__What to do__
Using the records below, give again exactly the lines from the line that contains "(was 21.2 um)" through the line that contains "xnor3_2 (was dfstp_4)", both ends included, and only those.

__Material provided__
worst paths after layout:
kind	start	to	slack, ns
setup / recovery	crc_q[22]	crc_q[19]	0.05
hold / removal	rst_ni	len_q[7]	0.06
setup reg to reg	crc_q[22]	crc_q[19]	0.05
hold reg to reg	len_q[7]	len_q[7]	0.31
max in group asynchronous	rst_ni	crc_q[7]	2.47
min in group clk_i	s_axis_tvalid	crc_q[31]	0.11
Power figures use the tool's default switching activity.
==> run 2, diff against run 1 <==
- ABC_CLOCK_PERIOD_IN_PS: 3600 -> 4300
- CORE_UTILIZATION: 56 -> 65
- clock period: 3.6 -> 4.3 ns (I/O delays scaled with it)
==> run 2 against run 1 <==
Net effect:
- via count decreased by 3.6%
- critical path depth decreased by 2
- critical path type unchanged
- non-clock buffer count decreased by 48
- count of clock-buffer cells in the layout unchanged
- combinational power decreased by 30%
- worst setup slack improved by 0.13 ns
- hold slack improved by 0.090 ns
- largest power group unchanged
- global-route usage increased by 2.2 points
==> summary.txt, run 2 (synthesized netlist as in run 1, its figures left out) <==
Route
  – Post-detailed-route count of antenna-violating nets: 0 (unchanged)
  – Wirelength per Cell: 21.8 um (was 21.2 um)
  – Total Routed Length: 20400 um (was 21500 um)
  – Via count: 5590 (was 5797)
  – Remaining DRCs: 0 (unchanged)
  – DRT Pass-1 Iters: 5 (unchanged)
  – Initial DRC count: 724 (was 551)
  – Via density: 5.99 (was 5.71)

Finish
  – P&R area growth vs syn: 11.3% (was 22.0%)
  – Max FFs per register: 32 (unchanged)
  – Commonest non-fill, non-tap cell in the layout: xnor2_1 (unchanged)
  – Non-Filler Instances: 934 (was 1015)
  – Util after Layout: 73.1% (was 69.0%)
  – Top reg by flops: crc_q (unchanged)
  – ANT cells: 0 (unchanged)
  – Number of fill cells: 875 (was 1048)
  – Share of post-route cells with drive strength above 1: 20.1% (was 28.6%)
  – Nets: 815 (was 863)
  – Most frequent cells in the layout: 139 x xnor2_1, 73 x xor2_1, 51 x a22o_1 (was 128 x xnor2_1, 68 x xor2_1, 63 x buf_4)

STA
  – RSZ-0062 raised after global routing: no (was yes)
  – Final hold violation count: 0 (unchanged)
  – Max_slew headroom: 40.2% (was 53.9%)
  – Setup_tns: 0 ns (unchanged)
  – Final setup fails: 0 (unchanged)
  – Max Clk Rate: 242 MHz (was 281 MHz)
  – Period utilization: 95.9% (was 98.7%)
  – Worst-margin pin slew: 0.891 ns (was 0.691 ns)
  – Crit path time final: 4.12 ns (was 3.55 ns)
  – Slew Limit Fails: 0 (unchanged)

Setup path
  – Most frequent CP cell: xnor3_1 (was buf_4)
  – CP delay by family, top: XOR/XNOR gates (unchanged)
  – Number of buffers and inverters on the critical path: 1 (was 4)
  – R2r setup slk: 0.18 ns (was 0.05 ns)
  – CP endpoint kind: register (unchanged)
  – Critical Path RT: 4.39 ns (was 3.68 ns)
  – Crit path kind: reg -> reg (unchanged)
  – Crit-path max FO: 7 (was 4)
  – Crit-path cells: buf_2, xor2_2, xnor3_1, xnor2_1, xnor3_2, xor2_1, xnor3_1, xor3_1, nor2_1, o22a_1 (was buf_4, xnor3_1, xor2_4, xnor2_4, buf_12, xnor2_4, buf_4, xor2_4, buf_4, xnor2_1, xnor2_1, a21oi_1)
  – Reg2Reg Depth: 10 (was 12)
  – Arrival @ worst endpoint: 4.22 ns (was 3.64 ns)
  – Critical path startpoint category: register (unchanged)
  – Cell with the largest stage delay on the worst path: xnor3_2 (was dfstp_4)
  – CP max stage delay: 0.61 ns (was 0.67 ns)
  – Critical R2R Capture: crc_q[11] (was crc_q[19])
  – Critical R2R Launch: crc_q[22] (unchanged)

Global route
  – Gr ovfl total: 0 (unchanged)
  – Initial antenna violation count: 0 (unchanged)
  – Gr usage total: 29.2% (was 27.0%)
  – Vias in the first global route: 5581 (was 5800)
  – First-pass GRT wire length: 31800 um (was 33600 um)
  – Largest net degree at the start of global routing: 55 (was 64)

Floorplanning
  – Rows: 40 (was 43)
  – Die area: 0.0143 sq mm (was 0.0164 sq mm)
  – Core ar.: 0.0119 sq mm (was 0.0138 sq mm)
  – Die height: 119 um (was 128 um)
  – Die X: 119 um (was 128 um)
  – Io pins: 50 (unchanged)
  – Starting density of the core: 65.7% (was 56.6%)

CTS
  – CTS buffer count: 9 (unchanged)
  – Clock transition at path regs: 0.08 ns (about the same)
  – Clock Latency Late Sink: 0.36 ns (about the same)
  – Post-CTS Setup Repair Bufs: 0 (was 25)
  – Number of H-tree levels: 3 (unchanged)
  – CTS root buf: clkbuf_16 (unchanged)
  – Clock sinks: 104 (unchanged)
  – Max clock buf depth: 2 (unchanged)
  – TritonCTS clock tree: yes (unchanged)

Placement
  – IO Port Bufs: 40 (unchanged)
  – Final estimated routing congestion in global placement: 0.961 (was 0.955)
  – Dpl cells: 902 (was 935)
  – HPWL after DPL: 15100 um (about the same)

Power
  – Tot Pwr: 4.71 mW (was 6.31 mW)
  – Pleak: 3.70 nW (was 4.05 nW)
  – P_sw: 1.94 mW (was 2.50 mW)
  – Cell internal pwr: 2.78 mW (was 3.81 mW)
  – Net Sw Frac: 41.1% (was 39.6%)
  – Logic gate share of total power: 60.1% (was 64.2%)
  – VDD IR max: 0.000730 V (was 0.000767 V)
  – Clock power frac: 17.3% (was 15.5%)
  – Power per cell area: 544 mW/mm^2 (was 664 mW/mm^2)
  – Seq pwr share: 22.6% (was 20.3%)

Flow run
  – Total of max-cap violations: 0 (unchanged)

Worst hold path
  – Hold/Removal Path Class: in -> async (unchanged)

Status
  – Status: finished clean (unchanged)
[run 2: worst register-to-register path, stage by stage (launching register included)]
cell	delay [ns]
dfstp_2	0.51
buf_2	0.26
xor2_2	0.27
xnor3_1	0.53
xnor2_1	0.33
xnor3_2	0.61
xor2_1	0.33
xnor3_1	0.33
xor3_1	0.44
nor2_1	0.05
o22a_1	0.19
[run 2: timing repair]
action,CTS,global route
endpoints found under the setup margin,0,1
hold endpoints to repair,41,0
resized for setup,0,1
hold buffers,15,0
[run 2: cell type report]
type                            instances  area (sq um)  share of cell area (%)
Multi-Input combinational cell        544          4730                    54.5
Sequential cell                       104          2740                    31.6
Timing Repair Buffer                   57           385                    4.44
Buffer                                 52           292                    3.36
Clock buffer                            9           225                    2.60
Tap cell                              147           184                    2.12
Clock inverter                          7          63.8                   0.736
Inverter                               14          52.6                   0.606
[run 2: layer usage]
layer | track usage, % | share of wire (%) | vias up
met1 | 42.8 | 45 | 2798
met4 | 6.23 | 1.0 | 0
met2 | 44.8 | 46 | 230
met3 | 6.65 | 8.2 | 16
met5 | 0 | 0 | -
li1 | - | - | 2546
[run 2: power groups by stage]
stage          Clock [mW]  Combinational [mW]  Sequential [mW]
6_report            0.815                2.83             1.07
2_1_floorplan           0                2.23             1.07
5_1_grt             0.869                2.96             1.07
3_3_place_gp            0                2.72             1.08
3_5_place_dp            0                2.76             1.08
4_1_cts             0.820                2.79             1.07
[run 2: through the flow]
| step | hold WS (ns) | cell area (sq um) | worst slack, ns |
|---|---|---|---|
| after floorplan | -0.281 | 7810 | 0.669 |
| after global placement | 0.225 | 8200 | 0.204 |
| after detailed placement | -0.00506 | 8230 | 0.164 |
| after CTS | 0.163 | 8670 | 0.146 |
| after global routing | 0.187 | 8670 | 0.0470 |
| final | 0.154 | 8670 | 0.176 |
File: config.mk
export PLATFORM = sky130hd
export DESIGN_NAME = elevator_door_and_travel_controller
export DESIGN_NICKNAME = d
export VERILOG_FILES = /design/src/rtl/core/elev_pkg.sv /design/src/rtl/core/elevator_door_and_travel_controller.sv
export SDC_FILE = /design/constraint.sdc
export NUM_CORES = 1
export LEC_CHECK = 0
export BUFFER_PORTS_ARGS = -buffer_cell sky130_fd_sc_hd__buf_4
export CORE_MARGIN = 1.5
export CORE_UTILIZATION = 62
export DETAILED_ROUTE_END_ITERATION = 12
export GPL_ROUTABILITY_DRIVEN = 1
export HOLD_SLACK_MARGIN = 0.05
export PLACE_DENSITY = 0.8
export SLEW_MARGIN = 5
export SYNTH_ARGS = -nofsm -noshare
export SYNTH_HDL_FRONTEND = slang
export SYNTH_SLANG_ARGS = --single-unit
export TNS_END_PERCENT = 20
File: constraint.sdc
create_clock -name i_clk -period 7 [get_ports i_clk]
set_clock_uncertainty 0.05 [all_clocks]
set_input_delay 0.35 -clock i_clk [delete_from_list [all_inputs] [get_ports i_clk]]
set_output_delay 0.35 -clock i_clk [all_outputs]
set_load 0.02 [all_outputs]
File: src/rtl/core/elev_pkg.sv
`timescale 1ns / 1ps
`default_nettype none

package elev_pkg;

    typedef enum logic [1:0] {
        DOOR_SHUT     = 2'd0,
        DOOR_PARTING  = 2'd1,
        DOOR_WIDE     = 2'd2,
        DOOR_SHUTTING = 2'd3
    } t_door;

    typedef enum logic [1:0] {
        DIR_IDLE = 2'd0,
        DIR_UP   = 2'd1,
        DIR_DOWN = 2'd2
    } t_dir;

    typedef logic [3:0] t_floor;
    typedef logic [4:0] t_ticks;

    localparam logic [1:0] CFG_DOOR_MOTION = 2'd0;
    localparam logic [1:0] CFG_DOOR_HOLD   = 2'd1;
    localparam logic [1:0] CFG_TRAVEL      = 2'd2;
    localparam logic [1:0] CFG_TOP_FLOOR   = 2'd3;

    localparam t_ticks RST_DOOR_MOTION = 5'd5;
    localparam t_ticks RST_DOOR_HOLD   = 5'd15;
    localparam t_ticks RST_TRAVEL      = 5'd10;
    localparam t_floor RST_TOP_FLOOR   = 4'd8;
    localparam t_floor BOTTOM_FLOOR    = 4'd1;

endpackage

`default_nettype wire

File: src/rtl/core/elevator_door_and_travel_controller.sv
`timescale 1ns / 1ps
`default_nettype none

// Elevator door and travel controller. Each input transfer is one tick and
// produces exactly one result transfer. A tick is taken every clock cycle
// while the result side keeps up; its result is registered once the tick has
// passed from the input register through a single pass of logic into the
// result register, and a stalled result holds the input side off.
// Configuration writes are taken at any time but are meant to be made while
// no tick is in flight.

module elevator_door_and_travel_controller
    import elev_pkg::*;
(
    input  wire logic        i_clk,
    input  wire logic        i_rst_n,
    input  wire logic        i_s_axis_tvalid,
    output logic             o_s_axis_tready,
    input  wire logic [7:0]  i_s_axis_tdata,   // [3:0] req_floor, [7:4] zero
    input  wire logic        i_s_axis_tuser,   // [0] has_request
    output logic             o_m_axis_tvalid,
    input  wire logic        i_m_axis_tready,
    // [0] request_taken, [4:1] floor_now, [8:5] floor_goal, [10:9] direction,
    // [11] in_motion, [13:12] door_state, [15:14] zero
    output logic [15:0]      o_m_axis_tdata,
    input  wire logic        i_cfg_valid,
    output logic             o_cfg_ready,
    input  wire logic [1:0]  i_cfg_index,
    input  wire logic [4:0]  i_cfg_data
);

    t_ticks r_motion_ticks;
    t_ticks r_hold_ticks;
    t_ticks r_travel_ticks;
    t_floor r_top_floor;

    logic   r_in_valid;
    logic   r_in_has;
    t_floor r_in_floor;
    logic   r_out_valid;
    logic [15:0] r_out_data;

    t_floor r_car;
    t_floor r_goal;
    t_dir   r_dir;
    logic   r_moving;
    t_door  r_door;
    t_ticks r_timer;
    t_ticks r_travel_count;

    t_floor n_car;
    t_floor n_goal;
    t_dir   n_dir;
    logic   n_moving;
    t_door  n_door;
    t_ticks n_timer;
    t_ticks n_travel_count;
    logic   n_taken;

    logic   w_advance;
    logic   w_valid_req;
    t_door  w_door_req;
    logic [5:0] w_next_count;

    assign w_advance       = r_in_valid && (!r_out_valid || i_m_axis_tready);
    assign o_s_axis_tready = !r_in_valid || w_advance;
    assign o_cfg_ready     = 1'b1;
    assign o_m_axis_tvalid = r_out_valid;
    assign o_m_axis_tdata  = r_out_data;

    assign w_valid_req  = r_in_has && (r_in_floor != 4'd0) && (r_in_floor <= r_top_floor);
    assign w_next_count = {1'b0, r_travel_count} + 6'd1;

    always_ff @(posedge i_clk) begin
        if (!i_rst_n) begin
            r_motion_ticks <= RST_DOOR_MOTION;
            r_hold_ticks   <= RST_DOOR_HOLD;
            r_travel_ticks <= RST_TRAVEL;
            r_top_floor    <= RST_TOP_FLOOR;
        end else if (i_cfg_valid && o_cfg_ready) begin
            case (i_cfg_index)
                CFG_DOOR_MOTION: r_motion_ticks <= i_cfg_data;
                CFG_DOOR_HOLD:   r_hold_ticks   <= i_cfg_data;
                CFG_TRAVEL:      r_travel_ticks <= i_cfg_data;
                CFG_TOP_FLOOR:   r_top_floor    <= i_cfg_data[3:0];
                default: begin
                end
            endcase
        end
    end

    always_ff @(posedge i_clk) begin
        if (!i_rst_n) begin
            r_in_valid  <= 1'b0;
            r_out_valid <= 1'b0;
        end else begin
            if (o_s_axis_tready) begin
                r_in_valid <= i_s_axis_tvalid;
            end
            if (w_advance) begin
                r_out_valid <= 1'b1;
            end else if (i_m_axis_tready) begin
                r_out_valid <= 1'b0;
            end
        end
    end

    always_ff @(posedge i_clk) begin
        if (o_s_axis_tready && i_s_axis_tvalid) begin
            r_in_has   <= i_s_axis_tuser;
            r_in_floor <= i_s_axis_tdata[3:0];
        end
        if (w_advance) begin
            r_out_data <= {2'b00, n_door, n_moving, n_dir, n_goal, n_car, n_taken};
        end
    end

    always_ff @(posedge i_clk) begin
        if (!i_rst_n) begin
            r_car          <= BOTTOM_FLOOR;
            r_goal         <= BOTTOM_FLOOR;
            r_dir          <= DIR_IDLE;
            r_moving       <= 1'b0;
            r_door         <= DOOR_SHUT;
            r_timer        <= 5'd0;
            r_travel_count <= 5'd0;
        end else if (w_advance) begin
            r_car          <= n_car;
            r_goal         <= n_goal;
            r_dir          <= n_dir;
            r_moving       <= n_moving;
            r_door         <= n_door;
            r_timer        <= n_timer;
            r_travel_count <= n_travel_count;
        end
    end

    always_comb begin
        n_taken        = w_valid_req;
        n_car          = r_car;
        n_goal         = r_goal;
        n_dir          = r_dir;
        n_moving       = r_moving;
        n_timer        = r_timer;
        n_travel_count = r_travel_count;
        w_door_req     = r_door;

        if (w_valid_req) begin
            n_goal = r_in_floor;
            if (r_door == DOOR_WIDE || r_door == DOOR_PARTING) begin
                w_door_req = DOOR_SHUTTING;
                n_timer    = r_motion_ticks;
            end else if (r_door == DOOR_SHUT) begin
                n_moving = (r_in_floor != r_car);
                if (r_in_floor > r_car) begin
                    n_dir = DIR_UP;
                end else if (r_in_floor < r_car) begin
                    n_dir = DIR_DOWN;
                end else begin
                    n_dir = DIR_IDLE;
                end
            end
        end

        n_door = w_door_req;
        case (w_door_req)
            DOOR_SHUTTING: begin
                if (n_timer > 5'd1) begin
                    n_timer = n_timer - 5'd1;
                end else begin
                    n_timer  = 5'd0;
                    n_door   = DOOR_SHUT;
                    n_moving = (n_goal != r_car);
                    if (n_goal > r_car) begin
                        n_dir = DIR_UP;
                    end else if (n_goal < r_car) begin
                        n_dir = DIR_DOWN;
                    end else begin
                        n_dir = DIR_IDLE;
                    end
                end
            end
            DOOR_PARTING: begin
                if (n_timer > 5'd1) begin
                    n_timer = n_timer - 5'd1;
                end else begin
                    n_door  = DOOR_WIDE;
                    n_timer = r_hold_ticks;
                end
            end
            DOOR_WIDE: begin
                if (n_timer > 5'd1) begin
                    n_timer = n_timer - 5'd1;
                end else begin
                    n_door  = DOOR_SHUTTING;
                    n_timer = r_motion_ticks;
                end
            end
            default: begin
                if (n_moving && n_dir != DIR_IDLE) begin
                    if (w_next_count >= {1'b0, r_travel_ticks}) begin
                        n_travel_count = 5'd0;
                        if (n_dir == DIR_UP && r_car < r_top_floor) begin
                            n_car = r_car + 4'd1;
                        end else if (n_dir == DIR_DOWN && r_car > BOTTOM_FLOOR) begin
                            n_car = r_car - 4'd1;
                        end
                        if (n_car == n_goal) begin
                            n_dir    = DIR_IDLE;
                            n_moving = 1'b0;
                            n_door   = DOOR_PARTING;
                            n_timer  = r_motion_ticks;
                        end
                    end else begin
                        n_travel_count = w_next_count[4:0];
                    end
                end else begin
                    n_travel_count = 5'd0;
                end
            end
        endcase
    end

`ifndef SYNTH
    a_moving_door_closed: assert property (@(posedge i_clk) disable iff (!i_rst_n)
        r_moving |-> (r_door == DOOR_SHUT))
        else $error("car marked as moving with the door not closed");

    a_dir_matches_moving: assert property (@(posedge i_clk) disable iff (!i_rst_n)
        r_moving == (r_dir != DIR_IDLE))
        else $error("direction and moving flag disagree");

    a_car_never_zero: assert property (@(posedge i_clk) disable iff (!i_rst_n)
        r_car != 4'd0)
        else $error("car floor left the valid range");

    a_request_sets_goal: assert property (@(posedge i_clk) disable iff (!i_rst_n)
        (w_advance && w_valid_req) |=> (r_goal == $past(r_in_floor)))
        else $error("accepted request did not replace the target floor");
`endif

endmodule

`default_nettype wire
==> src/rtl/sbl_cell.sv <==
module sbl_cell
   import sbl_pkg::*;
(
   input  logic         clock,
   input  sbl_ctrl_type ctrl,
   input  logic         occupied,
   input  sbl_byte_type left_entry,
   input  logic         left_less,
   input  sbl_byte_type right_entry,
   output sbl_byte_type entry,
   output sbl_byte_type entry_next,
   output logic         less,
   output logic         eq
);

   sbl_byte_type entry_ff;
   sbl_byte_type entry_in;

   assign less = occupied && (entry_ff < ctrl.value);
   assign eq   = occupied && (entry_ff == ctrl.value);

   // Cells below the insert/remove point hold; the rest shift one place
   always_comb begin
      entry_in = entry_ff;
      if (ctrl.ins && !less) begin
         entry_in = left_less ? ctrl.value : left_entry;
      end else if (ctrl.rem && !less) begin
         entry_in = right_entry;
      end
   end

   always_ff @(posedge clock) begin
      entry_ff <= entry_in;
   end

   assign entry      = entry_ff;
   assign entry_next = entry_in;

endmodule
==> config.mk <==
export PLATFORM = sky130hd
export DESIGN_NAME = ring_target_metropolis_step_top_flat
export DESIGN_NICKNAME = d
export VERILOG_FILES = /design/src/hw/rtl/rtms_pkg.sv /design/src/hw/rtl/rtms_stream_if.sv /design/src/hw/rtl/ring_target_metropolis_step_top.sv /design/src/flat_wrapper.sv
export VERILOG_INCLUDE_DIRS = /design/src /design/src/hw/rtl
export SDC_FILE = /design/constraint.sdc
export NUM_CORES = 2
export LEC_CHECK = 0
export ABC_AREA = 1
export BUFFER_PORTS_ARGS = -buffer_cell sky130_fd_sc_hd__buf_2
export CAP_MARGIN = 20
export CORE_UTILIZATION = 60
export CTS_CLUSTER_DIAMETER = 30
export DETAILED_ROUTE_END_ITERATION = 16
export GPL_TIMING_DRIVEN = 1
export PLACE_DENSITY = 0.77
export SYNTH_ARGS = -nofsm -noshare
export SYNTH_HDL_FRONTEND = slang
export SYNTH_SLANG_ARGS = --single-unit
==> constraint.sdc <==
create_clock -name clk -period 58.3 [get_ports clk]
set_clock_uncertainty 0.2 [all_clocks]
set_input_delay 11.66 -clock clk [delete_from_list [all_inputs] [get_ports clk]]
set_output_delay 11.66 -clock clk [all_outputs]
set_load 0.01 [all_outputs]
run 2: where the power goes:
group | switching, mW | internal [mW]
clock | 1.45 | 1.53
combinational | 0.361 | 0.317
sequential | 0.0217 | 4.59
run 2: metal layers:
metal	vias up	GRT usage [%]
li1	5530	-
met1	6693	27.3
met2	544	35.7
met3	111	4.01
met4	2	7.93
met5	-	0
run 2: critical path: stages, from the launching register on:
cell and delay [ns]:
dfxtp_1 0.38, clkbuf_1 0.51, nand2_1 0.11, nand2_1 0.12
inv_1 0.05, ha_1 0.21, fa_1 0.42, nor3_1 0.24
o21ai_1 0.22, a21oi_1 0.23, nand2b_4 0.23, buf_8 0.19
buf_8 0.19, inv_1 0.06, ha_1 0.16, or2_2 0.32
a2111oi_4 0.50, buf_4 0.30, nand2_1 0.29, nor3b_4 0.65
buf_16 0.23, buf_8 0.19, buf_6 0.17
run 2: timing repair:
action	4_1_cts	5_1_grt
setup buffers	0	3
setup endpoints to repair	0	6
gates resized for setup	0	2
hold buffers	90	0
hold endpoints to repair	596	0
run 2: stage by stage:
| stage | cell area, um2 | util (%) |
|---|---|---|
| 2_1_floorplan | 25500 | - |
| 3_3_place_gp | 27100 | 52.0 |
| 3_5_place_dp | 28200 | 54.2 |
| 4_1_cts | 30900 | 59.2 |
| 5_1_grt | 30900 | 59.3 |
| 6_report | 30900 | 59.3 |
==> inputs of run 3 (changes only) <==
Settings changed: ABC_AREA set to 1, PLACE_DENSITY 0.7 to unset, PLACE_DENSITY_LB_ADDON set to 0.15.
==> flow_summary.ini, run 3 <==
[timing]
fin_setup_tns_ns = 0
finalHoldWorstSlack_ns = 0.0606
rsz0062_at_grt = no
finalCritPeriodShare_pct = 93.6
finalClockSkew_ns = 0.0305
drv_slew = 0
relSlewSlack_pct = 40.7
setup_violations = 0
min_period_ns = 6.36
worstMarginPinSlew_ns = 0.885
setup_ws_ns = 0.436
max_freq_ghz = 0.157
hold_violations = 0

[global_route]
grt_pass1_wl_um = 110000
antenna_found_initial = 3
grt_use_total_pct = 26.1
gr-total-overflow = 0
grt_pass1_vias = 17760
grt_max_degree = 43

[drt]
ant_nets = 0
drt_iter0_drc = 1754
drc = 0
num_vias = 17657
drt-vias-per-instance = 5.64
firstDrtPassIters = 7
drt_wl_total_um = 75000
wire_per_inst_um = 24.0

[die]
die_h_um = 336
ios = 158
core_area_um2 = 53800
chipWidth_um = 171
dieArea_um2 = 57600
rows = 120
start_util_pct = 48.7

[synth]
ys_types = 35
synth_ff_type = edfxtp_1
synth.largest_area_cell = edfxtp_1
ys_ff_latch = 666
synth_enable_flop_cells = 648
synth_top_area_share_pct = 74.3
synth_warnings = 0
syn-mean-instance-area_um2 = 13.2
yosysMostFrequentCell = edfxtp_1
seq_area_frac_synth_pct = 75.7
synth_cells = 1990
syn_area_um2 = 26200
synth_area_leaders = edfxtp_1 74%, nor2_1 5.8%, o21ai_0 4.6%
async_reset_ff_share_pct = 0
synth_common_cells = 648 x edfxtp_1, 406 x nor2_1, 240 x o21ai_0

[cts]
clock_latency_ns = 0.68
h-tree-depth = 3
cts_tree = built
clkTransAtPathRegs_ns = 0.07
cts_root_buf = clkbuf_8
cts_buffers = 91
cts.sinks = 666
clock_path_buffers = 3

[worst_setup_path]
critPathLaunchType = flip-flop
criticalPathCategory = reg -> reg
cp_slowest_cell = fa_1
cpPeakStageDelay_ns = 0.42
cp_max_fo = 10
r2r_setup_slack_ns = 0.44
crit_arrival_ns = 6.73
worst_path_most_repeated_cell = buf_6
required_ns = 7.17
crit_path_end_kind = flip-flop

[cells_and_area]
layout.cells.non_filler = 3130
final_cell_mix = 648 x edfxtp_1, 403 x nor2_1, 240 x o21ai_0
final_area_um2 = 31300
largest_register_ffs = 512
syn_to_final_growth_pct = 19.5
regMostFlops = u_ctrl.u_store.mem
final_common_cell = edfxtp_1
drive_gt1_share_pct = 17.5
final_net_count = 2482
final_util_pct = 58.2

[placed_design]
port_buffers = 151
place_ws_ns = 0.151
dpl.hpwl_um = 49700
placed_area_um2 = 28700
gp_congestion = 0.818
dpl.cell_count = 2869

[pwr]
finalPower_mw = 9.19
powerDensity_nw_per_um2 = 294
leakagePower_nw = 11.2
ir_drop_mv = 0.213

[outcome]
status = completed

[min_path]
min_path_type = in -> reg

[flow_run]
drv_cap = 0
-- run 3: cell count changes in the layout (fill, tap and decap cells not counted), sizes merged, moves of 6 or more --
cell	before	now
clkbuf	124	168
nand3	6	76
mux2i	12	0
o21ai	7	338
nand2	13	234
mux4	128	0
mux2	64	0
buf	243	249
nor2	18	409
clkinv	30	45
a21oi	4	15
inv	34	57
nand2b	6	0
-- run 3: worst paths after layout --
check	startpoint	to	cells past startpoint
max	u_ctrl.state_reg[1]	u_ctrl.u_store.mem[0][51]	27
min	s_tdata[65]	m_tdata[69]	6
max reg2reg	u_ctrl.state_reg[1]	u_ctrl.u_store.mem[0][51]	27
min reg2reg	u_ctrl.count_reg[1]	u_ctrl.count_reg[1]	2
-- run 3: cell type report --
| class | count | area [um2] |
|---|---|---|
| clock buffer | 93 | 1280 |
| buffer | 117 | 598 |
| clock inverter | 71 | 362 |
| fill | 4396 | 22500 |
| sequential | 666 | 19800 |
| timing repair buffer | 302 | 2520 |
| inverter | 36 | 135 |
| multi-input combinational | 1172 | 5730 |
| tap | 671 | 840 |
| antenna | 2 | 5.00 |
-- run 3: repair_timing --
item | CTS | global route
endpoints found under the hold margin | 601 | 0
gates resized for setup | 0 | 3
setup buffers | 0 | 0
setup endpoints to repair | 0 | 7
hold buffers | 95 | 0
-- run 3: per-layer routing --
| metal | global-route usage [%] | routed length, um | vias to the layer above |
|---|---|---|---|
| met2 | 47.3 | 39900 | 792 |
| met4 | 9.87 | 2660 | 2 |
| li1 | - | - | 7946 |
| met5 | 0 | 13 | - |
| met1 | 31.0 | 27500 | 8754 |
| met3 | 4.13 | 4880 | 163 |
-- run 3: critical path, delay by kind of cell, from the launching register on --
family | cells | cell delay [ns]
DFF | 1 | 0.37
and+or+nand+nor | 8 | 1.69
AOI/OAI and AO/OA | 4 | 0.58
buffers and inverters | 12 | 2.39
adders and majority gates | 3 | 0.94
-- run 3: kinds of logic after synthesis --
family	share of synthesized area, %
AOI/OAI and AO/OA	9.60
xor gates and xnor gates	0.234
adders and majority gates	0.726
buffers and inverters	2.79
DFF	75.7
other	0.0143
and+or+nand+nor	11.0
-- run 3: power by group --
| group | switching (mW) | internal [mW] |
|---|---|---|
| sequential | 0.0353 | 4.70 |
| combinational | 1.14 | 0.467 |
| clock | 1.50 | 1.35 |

__Result for this exercise__
  – Wirelength per Cell: 21.8 um (was 21.2 um)
  – Total Routed Length: 20400 um (was 21500 um)
  – Via count: 5590 (was 5797)
  – Remaining DRCs: 0 (unchanged)
  – DRT Pass-1 Iters: 5 (unchanged)
  – Initial DRC count: 724 (was 551)
  – Via density: 5.99 (was 5.71)

Finish
  – P&R area growth vs syn: 11.3% (was 22.0%)
  – Max FFs per register: 32 (unchanged)
  – Commonest non-fill, non-tap cell in the layout: xnor2_1 (unchanged)
  – Non-Filler Instances: 934 (was 1015)
  – Util after Layout: 73.1% (was 69.0%)
  – Top reg by flops: crc_q (unchanged)
  – ANT cells: 0 (unchanged)
  – Number of fill cells: 875 (was 1048)
  – Share of post-route cells with drive strength above 1: 20.1% (was 28.6%)
  – Nets: 815 (was 863)
  – Most frequent cells in the layout: 139 x xnor2_1, 73 x xor2_1, 51 x a22o_1 (was 128 x xnor2_1, 68 x xor2_1, 63 x buf_4)

STA
  – RSZ-0062 raised after global routing: no (was yes)
  – Final hold violation count: 0 (unchanged)
  – Max_slew headroom: 40.2% (was 53.9%)
  – Setup_tns: 0 ns (unchanged)
  – Final setup fails: 0 (unchanged)
  – Max Clk Rate: 242 MHz (was 281 MHz)
  – Period utilization: 95.9% (was 98.7%)
  – Worst-margin pin slew: 0.891 ns (was 0.691 ns)
  – Crit path time final: 4.12 ns (was 3.55 ns)
  – Slew Limit Fails: 0 (unchanged)

Setup path
  – Most frequent CP cell: xnor3_1 (was buf_4)
  – CP delay by family, top: XOR/XNOR gates (unchanged)
  – Number of buffers and inverters on the critical path: 1 (was 4)
  – R2r setup slk: 0.18 ns (was 0.05 ns)
  – CP endpoint kind: register (unchanged)
  – Critical Path RT: 4.39 ns (was 3.68 ns)
  – Crit path kind: reg -> reg (unchanged)
  – Crit-path max FO: 7 (was 4)
  – Crit-path cells: buf_2, xor2_2, xnor3_1, xnor2_1, xnor3_2, xor2_1, xnor3_1, xor3_1, nor2_1, o22a_1 (was buf_4, xnor3_1, xor2_4, xnor2_4, buf_12, xnor2_4, buf_4, xor2_4, buf_4, xnor2_1, xnor2_1, a21oi_1)
  – Reg2Reg Depth: 10 (was 12)
  – Arrival @ worst endpoint: 4.22 ns (was 3.64 ns)
  – Critical path startpoint category: register (unchanged)
  – Cell with the largest stage delay on the worst path: xnor3_2 (was dfstp_4)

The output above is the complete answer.